Saved entries:
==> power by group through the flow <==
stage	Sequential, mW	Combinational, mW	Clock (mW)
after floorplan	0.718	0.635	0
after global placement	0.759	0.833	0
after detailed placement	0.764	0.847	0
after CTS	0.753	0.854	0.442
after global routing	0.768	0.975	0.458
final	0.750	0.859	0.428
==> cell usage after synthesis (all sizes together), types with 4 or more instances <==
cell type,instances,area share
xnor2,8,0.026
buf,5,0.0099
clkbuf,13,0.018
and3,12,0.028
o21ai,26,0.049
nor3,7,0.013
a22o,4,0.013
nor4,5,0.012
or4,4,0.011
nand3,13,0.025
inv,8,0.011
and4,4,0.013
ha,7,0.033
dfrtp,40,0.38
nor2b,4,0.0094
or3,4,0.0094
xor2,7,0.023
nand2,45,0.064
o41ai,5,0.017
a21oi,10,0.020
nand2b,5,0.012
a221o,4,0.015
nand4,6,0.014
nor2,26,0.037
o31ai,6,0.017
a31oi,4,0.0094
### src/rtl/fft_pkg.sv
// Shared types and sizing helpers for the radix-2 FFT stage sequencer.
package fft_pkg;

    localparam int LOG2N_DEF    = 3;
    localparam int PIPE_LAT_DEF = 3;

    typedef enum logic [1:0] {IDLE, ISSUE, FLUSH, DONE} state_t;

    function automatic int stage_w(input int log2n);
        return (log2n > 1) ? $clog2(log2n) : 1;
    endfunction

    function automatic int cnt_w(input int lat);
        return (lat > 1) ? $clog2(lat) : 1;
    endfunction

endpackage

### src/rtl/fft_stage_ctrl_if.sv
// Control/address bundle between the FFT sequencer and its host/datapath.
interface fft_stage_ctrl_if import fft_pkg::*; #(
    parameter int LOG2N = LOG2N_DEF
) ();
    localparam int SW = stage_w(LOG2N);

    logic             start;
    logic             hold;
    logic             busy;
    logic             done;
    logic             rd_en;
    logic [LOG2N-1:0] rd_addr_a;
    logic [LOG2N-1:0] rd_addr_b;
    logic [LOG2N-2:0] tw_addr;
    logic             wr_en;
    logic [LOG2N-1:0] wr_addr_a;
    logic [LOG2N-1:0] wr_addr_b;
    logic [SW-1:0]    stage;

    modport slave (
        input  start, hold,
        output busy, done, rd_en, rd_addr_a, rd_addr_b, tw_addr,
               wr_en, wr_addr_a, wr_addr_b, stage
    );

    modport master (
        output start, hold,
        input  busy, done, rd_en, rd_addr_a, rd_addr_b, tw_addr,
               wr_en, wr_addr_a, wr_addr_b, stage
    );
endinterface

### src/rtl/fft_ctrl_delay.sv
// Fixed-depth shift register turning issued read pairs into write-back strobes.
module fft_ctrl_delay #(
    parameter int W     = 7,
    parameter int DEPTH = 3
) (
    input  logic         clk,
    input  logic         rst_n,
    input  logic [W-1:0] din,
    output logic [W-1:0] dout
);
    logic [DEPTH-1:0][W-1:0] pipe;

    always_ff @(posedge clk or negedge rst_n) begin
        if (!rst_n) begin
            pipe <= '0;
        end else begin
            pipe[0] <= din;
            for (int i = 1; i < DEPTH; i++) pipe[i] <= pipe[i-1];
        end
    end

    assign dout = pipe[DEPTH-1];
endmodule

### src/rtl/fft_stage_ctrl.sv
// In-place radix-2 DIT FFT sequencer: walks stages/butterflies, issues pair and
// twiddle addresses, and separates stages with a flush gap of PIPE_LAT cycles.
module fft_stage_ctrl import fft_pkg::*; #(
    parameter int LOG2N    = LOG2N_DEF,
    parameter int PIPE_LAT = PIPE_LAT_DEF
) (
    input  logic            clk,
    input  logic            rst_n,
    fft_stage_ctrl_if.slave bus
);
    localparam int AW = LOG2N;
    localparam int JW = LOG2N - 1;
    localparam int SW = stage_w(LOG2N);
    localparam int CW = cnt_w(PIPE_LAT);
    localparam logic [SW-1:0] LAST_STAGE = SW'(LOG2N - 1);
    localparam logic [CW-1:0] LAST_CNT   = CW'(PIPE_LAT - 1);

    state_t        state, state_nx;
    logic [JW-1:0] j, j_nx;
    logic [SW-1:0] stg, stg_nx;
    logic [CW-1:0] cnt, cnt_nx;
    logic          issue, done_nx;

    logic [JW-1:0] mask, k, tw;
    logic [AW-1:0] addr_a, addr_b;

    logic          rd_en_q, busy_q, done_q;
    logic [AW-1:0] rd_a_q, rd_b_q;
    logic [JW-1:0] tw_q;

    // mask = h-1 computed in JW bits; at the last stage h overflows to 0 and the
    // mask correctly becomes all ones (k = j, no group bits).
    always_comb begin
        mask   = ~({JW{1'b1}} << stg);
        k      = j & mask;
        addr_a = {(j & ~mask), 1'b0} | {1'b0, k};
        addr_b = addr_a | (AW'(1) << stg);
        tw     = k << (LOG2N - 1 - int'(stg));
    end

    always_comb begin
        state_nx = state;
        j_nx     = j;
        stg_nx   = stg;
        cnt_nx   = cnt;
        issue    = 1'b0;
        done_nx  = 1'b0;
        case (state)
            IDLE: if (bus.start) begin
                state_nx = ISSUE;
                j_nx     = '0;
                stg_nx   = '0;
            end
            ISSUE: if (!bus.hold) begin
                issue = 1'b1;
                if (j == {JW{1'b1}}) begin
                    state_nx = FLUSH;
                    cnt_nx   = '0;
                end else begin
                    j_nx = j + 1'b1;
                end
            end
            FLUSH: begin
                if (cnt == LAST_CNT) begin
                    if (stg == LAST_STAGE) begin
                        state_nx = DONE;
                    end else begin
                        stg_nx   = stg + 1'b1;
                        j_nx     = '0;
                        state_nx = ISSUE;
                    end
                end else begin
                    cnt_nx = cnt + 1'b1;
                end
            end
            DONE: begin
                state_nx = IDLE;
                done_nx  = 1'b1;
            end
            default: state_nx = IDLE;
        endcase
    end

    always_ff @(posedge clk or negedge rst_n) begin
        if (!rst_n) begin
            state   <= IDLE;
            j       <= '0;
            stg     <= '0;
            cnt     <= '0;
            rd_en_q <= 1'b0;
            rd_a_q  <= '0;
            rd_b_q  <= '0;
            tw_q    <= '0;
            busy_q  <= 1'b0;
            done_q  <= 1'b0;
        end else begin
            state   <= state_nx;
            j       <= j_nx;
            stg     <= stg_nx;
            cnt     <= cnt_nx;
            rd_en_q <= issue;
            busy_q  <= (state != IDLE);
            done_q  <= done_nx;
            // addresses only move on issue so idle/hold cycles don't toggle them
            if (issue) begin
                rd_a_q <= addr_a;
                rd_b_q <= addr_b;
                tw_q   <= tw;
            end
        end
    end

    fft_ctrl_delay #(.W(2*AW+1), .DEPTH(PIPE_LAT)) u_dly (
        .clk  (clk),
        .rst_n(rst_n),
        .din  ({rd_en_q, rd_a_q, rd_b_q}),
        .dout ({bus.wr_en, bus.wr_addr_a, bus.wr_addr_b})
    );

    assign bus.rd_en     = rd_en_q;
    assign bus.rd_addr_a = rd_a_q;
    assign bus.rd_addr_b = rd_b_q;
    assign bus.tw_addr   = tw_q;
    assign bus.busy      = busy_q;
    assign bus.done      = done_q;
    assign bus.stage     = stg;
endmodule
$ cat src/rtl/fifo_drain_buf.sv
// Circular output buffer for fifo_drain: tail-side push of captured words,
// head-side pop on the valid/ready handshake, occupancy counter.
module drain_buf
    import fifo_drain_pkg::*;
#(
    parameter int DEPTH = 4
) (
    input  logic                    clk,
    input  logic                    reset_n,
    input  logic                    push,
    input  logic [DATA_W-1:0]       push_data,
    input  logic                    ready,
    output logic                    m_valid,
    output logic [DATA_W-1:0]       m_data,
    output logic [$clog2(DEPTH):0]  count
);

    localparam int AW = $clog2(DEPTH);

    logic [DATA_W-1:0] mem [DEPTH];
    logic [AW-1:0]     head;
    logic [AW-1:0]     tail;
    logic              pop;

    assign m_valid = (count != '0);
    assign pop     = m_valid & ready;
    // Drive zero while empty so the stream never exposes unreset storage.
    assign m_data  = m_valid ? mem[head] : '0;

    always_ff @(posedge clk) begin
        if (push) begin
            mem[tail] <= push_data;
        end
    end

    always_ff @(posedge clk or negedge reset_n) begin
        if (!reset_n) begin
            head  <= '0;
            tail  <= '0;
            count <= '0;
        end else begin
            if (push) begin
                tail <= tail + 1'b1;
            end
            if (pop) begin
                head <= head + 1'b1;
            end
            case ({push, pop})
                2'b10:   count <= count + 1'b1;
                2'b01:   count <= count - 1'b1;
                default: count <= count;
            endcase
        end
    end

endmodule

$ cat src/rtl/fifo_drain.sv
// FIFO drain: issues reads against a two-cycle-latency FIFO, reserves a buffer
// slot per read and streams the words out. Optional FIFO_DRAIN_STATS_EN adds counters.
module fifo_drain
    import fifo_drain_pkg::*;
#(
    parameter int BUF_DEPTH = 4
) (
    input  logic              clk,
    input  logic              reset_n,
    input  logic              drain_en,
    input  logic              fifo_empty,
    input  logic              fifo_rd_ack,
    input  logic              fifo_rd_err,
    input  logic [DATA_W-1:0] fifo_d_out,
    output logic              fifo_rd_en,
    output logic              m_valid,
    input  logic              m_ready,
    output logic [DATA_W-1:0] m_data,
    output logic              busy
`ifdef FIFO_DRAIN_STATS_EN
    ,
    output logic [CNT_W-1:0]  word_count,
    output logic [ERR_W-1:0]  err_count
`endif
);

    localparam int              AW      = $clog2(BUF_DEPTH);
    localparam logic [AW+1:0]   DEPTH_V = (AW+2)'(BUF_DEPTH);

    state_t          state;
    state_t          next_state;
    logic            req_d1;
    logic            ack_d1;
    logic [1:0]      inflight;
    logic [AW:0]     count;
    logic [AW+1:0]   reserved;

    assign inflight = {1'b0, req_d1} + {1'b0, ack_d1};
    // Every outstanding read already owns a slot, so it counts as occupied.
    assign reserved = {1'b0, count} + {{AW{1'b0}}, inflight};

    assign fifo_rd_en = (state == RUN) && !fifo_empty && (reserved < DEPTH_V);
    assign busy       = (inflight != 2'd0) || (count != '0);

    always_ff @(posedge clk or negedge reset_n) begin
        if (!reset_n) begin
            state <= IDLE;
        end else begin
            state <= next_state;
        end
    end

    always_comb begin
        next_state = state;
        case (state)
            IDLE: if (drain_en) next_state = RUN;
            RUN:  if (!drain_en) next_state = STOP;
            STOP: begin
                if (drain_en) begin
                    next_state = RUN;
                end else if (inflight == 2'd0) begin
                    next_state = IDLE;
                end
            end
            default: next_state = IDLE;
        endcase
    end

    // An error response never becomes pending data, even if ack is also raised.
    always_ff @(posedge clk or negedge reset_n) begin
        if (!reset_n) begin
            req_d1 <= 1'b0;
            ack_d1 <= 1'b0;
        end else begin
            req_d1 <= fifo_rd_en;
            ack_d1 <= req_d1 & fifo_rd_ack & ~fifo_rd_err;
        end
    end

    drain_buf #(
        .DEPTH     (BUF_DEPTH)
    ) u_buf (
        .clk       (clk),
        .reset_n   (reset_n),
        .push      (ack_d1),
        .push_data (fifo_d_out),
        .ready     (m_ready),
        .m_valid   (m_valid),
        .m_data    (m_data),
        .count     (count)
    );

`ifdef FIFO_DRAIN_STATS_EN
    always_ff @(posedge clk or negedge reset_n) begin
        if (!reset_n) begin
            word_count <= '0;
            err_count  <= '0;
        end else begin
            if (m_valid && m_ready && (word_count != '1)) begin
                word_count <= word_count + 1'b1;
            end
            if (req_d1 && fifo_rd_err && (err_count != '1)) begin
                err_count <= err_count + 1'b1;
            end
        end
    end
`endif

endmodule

Work to be completed:
Repeat exactly, please, each line from the beginning of the data through the line with "logic [LOG2N-1:0] rd_addr_b;" in it, and only those lines.

Expected output:
==> power by group through the flow <==
stage	Sequential, mW	Combinational, mW	Clock (mW)
after floorplan	0.718	0.635	0
after global placement	0.759	0.833	0
after detailed placement	0.764	0.847	0
after CTS	0.753	0.854	0.442
after global routing	0.768	0.975	0.458
final	0.750	0.859	0.428
==> cell usage after synthesis (all sizes together), types with 4 or more instances <==
cell type,instances,area share
xnor2,8,0.026
buf,5,0.0099
clkbuf,13,0.018
and3,12,0.028
o21ai,26,0.049
nor3,7,0.013
a22o,4,0.013
nor4,5,0.012
or4,4,0.011
nand3,13,0.025
inv,8,0.011
and4,4,0.013
ha,7,0.033
dfrtp,40,0.38
nor2b,4,0.0094
or3,4,0.0094
xor2,7,0.023
nand2,45,0.064
o41ai,5,0.017
a21oi,10,0.020
nand2b,5,0.012
a221o,4,0.015
nand4,6,0.014
nor2,26,0.037
o31ai,6,0.017
a31oi,4,0.0094
### src/rtl/fft_pkg.sv
// Shared types and sizing helpers for the radix-2 FFT stage sequencer.
package fft_pkg;

    localparam int LOG2N_DEF    = 3;
    localparam int PIPE_LAT_DEF = 3;

    typedef enum logic [1:0] {IDLE, ISSUE, FLUSH, DONE} state_t;

    function automatic int stage_w(input int log2n);
        return (log2n > 1) ? $clog2(log2n) : 1;
    endfunction

    function automatic int cnt_w(input int lat);
        return (lat > 1) ? $clog2(lat) : 1;
    endfunction

endpackage

### src/rtl/fft_stage_ctrl_if.sv
// Control/address bundle between the FFT sequencer and its host/datapath.
interface fft_stage_ctrl_if import fft_pkg::*; #(
    parameter int LOG2N = LOG2N_DEF
) ();
    localparam int SW = stage_w(LOG2N);

    logic             start;
    logic             hold;
    logic             busy;
    logic             done;
    logic             rd_en;
    logic [LOG2N-1:0] rd_addr_a;
    logic [LOG2N-1:0] rd_addr_b;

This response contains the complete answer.